━━ DATA FOR PROCESSING

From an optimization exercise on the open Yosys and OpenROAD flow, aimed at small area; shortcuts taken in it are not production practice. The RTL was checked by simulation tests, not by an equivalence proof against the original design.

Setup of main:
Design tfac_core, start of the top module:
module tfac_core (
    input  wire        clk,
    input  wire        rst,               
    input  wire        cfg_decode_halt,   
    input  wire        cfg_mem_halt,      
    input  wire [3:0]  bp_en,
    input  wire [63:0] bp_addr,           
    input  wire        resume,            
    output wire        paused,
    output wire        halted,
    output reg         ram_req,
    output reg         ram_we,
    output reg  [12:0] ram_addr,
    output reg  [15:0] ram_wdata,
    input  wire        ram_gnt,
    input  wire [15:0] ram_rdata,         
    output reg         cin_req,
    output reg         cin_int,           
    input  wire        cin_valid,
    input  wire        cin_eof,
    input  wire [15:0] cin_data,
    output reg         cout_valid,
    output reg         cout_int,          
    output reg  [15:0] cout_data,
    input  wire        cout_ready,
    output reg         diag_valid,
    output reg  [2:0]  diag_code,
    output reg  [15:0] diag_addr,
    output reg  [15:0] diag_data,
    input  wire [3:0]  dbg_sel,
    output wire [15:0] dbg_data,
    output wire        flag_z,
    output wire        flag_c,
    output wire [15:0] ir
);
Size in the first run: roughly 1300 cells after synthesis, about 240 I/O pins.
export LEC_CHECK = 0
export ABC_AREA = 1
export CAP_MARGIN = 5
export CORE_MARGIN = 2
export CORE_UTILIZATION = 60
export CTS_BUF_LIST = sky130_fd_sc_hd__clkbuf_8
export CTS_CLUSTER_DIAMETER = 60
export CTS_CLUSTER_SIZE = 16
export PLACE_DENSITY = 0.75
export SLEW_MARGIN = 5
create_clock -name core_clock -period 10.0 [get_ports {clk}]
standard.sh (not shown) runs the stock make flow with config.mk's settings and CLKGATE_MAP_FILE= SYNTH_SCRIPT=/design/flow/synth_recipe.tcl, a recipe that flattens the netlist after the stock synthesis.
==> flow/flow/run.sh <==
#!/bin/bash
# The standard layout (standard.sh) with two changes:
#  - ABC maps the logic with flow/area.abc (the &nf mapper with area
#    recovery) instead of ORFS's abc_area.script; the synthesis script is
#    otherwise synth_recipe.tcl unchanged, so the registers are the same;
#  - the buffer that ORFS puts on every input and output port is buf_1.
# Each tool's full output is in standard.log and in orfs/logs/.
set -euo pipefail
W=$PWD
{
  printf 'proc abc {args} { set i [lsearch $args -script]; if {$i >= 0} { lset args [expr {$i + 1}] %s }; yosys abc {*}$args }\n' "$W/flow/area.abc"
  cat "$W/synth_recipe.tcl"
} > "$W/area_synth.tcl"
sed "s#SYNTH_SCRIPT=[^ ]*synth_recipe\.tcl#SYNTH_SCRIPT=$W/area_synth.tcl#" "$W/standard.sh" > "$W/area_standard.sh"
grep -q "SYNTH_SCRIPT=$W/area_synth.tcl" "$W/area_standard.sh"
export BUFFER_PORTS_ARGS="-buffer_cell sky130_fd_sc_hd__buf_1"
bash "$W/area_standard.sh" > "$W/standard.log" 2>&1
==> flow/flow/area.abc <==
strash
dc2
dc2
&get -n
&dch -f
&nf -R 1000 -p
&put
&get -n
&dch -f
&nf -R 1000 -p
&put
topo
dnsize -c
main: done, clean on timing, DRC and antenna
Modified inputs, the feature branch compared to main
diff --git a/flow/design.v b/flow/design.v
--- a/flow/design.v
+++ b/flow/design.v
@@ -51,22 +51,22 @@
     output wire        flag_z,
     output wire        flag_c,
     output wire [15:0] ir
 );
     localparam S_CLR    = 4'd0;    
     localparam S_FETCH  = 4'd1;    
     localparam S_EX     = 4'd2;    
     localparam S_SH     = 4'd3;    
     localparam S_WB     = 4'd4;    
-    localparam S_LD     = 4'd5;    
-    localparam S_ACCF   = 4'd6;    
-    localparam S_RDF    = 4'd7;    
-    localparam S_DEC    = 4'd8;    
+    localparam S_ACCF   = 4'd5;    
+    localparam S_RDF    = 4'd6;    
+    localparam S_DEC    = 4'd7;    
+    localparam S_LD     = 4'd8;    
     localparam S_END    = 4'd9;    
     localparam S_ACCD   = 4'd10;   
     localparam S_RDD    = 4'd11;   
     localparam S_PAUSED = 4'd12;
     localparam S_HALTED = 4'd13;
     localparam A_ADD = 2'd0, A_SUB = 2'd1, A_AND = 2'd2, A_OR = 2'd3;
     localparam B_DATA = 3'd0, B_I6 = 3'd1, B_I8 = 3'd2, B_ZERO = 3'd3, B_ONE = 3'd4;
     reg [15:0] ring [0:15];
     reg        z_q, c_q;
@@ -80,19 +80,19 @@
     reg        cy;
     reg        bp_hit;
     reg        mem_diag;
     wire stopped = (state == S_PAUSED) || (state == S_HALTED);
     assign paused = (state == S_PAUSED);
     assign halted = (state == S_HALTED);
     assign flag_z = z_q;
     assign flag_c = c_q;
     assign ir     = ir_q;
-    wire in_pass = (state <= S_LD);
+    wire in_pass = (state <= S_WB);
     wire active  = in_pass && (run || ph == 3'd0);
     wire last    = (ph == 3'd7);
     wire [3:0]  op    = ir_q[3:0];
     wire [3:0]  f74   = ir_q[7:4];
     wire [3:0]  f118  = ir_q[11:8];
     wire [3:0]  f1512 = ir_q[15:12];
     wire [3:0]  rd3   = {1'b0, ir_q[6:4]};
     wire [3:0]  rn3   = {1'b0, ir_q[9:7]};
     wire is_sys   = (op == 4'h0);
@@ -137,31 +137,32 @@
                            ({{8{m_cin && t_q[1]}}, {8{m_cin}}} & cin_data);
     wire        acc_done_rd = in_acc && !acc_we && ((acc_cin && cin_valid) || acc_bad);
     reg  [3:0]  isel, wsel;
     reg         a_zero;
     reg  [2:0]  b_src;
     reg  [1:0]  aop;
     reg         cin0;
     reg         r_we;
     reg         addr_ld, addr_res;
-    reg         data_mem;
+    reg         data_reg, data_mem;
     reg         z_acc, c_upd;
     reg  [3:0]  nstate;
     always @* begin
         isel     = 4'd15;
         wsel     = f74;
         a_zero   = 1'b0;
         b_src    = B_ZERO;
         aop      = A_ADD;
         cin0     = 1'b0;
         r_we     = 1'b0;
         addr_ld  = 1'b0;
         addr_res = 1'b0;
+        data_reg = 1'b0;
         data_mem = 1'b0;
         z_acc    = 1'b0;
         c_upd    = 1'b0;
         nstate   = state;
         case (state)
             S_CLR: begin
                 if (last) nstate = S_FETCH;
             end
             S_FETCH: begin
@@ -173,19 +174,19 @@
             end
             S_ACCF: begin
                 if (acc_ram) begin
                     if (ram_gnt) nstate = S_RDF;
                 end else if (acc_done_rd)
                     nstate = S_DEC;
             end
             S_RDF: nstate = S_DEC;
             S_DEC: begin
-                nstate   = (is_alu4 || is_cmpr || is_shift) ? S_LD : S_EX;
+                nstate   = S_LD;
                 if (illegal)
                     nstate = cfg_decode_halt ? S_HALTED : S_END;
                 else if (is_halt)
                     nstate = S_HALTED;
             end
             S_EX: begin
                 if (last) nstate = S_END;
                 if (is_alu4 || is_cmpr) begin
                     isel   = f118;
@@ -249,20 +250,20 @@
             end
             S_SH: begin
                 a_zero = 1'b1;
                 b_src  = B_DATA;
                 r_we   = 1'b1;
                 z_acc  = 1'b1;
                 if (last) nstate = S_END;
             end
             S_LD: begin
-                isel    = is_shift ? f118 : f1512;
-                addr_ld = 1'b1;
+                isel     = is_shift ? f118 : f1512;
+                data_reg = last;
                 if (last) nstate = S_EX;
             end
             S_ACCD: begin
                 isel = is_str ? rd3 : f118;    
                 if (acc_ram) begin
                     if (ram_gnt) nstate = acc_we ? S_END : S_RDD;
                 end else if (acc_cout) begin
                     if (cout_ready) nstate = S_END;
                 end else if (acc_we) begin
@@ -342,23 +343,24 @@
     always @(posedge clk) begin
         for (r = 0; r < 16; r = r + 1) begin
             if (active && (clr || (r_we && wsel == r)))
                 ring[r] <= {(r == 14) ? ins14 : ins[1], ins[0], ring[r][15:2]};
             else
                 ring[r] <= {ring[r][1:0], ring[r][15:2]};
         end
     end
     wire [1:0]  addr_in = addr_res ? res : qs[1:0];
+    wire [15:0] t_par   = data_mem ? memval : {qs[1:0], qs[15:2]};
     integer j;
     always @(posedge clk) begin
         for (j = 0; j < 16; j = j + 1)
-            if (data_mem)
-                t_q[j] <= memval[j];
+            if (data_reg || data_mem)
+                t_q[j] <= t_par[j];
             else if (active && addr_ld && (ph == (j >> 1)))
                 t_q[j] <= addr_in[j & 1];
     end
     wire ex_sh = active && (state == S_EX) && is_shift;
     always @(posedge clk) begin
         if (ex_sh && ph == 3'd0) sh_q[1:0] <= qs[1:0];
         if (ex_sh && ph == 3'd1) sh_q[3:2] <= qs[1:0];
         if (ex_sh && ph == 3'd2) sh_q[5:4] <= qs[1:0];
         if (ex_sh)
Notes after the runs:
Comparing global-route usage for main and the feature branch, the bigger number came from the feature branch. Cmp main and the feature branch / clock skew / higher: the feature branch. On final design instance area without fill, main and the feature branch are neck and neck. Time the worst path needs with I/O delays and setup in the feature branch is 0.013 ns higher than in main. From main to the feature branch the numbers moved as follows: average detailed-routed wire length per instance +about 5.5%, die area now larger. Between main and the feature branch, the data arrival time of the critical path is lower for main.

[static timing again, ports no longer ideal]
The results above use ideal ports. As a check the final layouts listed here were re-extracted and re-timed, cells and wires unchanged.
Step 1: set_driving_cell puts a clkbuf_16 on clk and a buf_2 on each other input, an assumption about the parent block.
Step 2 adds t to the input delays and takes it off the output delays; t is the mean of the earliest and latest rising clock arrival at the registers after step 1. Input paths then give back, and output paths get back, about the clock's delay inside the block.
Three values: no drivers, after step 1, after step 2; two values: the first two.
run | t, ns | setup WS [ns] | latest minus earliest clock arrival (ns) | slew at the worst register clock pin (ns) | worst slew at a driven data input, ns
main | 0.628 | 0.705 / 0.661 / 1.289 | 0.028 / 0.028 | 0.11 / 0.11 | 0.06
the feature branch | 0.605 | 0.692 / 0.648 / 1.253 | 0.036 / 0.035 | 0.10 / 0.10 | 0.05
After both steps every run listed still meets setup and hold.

━━━━
━━ DATA FOR PROCESSING

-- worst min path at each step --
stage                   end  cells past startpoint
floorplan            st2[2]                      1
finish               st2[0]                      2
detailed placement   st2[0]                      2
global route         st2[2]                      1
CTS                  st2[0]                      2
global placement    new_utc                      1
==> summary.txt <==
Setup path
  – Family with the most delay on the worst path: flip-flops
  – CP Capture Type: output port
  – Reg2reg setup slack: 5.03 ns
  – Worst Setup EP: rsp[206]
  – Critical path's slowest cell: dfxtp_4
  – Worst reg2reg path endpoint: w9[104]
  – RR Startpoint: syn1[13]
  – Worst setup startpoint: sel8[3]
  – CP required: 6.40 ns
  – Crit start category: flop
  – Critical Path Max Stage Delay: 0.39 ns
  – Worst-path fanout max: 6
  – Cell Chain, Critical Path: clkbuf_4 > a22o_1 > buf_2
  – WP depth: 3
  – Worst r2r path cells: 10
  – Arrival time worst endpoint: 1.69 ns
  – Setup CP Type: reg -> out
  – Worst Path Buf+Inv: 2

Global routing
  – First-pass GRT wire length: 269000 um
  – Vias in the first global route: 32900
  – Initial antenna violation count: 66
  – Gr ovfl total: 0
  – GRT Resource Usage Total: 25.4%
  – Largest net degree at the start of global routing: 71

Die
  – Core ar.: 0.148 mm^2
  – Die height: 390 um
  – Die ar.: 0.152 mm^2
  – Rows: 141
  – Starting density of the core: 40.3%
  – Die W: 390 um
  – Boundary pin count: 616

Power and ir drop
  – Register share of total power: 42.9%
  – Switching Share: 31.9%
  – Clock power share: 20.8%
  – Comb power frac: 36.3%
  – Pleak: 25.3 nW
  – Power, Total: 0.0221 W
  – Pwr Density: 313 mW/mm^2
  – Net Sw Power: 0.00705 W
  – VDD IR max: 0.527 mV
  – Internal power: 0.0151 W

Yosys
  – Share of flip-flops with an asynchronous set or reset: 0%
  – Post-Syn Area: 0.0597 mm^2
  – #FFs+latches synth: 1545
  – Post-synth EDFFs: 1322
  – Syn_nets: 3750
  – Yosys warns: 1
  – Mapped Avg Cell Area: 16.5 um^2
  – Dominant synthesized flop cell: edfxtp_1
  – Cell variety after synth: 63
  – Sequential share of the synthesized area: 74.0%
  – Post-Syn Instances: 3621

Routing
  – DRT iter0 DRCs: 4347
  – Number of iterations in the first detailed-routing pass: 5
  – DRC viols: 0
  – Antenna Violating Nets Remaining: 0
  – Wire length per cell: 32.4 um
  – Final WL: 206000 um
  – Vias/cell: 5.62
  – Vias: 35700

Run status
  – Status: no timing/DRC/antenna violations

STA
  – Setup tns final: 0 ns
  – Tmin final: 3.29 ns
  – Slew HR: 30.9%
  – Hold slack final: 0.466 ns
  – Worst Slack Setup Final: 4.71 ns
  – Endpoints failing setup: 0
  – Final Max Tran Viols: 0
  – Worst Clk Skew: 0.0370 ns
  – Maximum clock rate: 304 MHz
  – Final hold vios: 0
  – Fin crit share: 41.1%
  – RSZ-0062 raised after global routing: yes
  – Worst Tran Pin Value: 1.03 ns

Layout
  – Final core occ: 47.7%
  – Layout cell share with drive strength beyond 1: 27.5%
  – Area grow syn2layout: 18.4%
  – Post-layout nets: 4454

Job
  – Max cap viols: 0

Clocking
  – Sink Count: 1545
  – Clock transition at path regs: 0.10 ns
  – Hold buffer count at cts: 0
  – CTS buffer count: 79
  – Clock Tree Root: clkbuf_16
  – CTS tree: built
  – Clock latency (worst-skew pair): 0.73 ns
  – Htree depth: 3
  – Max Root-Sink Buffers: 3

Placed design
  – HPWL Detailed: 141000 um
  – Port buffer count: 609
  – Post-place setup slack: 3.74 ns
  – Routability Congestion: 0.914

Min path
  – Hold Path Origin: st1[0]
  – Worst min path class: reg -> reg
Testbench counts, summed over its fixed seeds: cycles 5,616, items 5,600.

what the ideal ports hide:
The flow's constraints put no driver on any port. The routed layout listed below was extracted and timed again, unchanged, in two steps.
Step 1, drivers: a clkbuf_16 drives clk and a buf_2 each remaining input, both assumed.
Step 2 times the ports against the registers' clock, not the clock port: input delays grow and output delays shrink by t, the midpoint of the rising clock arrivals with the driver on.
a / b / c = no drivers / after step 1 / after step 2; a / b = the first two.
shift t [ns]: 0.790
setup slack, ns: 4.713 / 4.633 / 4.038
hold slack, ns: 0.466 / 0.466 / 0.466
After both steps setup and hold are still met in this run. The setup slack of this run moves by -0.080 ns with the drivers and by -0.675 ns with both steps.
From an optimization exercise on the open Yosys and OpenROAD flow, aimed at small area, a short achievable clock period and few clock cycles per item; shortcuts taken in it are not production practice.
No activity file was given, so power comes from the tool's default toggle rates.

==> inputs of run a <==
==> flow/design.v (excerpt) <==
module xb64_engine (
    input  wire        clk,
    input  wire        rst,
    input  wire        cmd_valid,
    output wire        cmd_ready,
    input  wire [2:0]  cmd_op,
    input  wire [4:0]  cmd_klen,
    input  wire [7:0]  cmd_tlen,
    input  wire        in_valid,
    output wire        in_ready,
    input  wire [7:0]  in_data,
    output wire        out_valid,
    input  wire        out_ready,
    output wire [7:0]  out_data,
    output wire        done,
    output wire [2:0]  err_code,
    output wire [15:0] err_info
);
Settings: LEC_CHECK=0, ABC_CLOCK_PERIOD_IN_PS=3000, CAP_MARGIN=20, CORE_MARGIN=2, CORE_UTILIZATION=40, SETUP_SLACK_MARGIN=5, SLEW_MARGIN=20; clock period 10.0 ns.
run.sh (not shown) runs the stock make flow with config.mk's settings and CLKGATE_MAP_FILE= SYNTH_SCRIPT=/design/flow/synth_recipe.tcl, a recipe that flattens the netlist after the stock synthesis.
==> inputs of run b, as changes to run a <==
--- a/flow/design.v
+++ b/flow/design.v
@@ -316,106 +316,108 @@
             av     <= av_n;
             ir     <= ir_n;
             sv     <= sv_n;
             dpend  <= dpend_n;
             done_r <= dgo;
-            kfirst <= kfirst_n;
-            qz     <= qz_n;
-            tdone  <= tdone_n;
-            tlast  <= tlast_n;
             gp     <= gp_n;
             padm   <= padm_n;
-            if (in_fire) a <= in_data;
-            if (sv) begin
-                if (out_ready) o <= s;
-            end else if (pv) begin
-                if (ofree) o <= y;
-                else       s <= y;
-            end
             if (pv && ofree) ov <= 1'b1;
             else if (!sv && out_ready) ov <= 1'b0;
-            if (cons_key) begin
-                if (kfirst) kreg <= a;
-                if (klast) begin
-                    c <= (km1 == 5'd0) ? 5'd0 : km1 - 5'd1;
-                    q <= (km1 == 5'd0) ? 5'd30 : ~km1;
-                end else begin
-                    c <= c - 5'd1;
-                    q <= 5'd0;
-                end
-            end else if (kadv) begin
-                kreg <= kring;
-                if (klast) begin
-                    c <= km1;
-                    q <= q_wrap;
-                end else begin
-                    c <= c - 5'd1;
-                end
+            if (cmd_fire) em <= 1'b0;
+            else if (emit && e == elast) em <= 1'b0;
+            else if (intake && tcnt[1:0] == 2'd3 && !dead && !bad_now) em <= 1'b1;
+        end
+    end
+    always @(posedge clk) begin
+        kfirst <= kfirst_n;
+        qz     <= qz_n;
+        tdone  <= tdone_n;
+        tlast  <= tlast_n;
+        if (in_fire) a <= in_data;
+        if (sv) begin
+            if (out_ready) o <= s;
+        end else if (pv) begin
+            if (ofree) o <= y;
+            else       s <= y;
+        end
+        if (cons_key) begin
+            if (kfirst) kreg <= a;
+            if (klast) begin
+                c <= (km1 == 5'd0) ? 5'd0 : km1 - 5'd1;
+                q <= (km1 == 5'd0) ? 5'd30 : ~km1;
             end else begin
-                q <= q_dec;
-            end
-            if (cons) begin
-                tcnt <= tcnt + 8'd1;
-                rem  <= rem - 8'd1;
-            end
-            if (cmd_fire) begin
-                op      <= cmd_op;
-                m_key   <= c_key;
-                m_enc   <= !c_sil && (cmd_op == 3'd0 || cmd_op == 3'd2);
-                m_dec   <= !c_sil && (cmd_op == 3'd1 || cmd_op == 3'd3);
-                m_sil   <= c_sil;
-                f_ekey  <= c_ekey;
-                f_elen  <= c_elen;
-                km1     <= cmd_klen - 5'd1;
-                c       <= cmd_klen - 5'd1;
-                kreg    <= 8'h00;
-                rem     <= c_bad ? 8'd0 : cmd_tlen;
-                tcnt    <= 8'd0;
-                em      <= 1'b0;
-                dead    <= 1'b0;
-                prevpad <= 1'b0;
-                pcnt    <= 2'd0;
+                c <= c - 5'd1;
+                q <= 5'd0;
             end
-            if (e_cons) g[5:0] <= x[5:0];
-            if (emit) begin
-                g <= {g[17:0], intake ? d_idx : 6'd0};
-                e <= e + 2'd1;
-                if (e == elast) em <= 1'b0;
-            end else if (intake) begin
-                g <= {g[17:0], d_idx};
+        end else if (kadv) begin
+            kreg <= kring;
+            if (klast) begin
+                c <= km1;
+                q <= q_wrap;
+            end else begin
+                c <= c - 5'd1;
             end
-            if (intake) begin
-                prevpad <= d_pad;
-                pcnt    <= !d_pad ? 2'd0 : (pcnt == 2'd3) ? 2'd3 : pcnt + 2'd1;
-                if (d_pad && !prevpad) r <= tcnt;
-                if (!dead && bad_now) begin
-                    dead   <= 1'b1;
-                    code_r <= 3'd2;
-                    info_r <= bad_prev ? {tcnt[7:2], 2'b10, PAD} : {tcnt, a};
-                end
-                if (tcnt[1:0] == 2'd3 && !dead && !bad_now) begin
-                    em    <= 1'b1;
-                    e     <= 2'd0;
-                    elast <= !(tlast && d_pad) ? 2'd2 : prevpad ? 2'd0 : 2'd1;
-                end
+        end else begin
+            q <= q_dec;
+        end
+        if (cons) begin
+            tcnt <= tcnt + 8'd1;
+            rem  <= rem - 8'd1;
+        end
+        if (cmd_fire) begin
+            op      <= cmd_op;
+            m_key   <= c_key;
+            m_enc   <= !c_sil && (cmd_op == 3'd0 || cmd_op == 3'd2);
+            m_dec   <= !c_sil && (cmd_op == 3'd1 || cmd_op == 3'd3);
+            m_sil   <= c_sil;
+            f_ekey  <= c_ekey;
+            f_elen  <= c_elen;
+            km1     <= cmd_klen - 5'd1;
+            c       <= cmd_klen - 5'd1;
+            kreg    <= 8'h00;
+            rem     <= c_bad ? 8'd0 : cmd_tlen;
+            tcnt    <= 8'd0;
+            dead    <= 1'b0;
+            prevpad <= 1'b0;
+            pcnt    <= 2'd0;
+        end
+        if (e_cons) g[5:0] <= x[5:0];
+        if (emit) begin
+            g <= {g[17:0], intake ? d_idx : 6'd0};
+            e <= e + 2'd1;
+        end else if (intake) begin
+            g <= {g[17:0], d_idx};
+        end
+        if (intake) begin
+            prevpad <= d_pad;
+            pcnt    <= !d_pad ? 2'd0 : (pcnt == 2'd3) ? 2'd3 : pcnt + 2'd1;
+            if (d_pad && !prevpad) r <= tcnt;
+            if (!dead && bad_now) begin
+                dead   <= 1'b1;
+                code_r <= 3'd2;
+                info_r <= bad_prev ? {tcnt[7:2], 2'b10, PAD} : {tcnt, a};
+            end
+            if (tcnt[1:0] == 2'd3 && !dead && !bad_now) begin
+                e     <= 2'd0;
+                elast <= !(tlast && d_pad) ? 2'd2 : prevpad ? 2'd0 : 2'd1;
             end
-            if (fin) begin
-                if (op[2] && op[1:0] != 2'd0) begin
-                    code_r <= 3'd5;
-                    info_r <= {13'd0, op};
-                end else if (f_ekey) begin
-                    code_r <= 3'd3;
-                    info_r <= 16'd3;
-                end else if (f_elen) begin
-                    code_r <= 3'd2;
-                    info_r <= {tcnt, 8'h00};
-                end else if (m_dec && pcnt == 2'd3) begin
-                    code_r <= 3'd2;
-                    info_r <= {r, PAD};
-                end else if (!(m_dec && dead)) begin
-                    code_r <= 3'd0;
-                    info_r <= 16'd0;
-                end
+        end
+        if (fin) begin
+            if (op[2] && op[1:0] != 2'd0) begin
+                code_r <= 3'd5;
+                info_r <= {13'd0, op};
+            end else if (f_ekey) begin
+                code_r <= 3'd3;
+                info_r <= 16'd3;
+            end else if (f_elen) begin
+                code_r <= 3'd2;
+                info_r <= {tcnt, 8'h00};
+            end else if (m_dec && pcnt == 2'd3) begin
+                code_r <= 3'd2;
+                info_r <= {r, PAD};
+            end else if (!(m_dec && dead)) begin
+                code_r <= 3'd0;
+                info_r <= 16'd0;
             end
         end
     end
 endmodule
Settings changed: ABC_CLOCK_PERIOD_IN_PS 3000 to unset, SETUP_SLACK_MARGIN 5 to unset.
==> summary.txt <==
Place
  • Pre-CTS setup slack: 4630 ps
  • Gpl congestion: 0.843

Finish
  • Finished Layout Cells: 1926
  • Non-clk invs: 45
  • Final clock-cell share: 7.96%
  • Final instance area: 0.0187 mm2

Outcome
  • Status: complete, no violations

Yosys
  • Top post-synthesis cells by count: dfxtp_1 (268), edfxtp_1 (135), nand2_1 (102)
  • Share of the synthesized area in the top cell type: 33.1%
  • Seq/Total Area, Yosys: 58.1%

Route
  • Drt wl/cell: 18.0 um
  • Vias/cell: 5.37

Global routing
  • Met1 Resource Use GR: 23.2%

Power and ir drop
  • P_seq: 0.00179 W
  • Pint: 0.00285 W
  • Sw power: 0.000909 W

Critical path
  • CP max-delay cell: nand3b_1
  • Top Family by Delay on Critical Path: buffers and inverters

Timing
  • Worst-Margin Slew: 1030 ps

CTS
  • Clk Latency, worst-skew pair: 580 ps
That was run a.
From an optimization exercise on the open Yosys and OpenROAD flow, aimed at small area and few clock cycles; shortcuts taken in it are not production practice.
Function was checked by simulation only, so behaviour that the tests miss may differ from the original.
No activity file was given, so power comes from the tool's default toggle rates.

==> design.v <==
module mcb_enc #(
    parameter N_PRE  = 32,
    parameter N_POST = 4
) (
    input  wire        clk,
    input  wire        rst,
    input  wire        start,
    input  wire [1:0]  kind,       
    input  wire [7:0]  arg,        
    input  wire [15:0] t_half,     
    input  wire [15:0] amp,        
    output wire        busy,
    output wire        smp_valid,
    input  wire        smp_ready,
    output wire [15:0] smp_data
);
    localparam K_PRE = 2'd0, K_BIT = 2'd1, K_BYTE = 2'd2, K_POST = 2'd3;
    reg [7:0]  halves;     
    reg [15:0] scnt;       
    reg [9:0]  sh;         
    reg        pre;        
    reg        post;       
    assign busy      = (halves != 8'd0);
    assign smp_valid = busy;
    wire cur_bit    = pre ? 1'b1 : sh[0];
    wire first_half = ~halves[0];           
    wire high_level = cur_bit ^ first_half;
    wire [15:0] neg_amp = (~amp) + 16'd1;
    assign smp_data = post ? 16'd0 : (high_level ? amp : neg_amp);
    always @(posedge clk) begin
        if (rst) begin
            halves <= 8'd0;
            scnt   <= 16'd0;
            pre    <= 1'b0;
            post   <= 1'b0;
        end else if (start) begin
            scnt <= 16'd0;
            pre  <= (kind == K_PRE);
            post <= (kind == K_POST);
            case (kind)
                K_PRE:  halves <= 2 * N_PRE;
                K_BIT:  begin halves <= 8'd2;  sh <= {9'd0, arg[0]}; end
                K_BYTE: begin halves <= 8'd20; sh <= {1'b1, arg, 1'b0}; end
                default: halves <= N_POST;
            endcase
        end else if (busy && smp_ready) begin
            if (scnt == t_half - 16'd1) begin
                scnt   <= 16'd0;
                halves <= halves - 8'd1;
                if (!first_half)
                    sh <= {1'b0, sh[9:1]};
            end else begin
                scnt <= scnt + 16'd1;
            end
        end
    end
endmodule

━━━━

_PROBLEM TO WORK ON:_
Which of the lines above hold the word "Sink"? Copy each one.

_RESULT FOR THIS EXERCISE:_
  – Sink Count: 1545
  – Max Root-Sink Buffers: 3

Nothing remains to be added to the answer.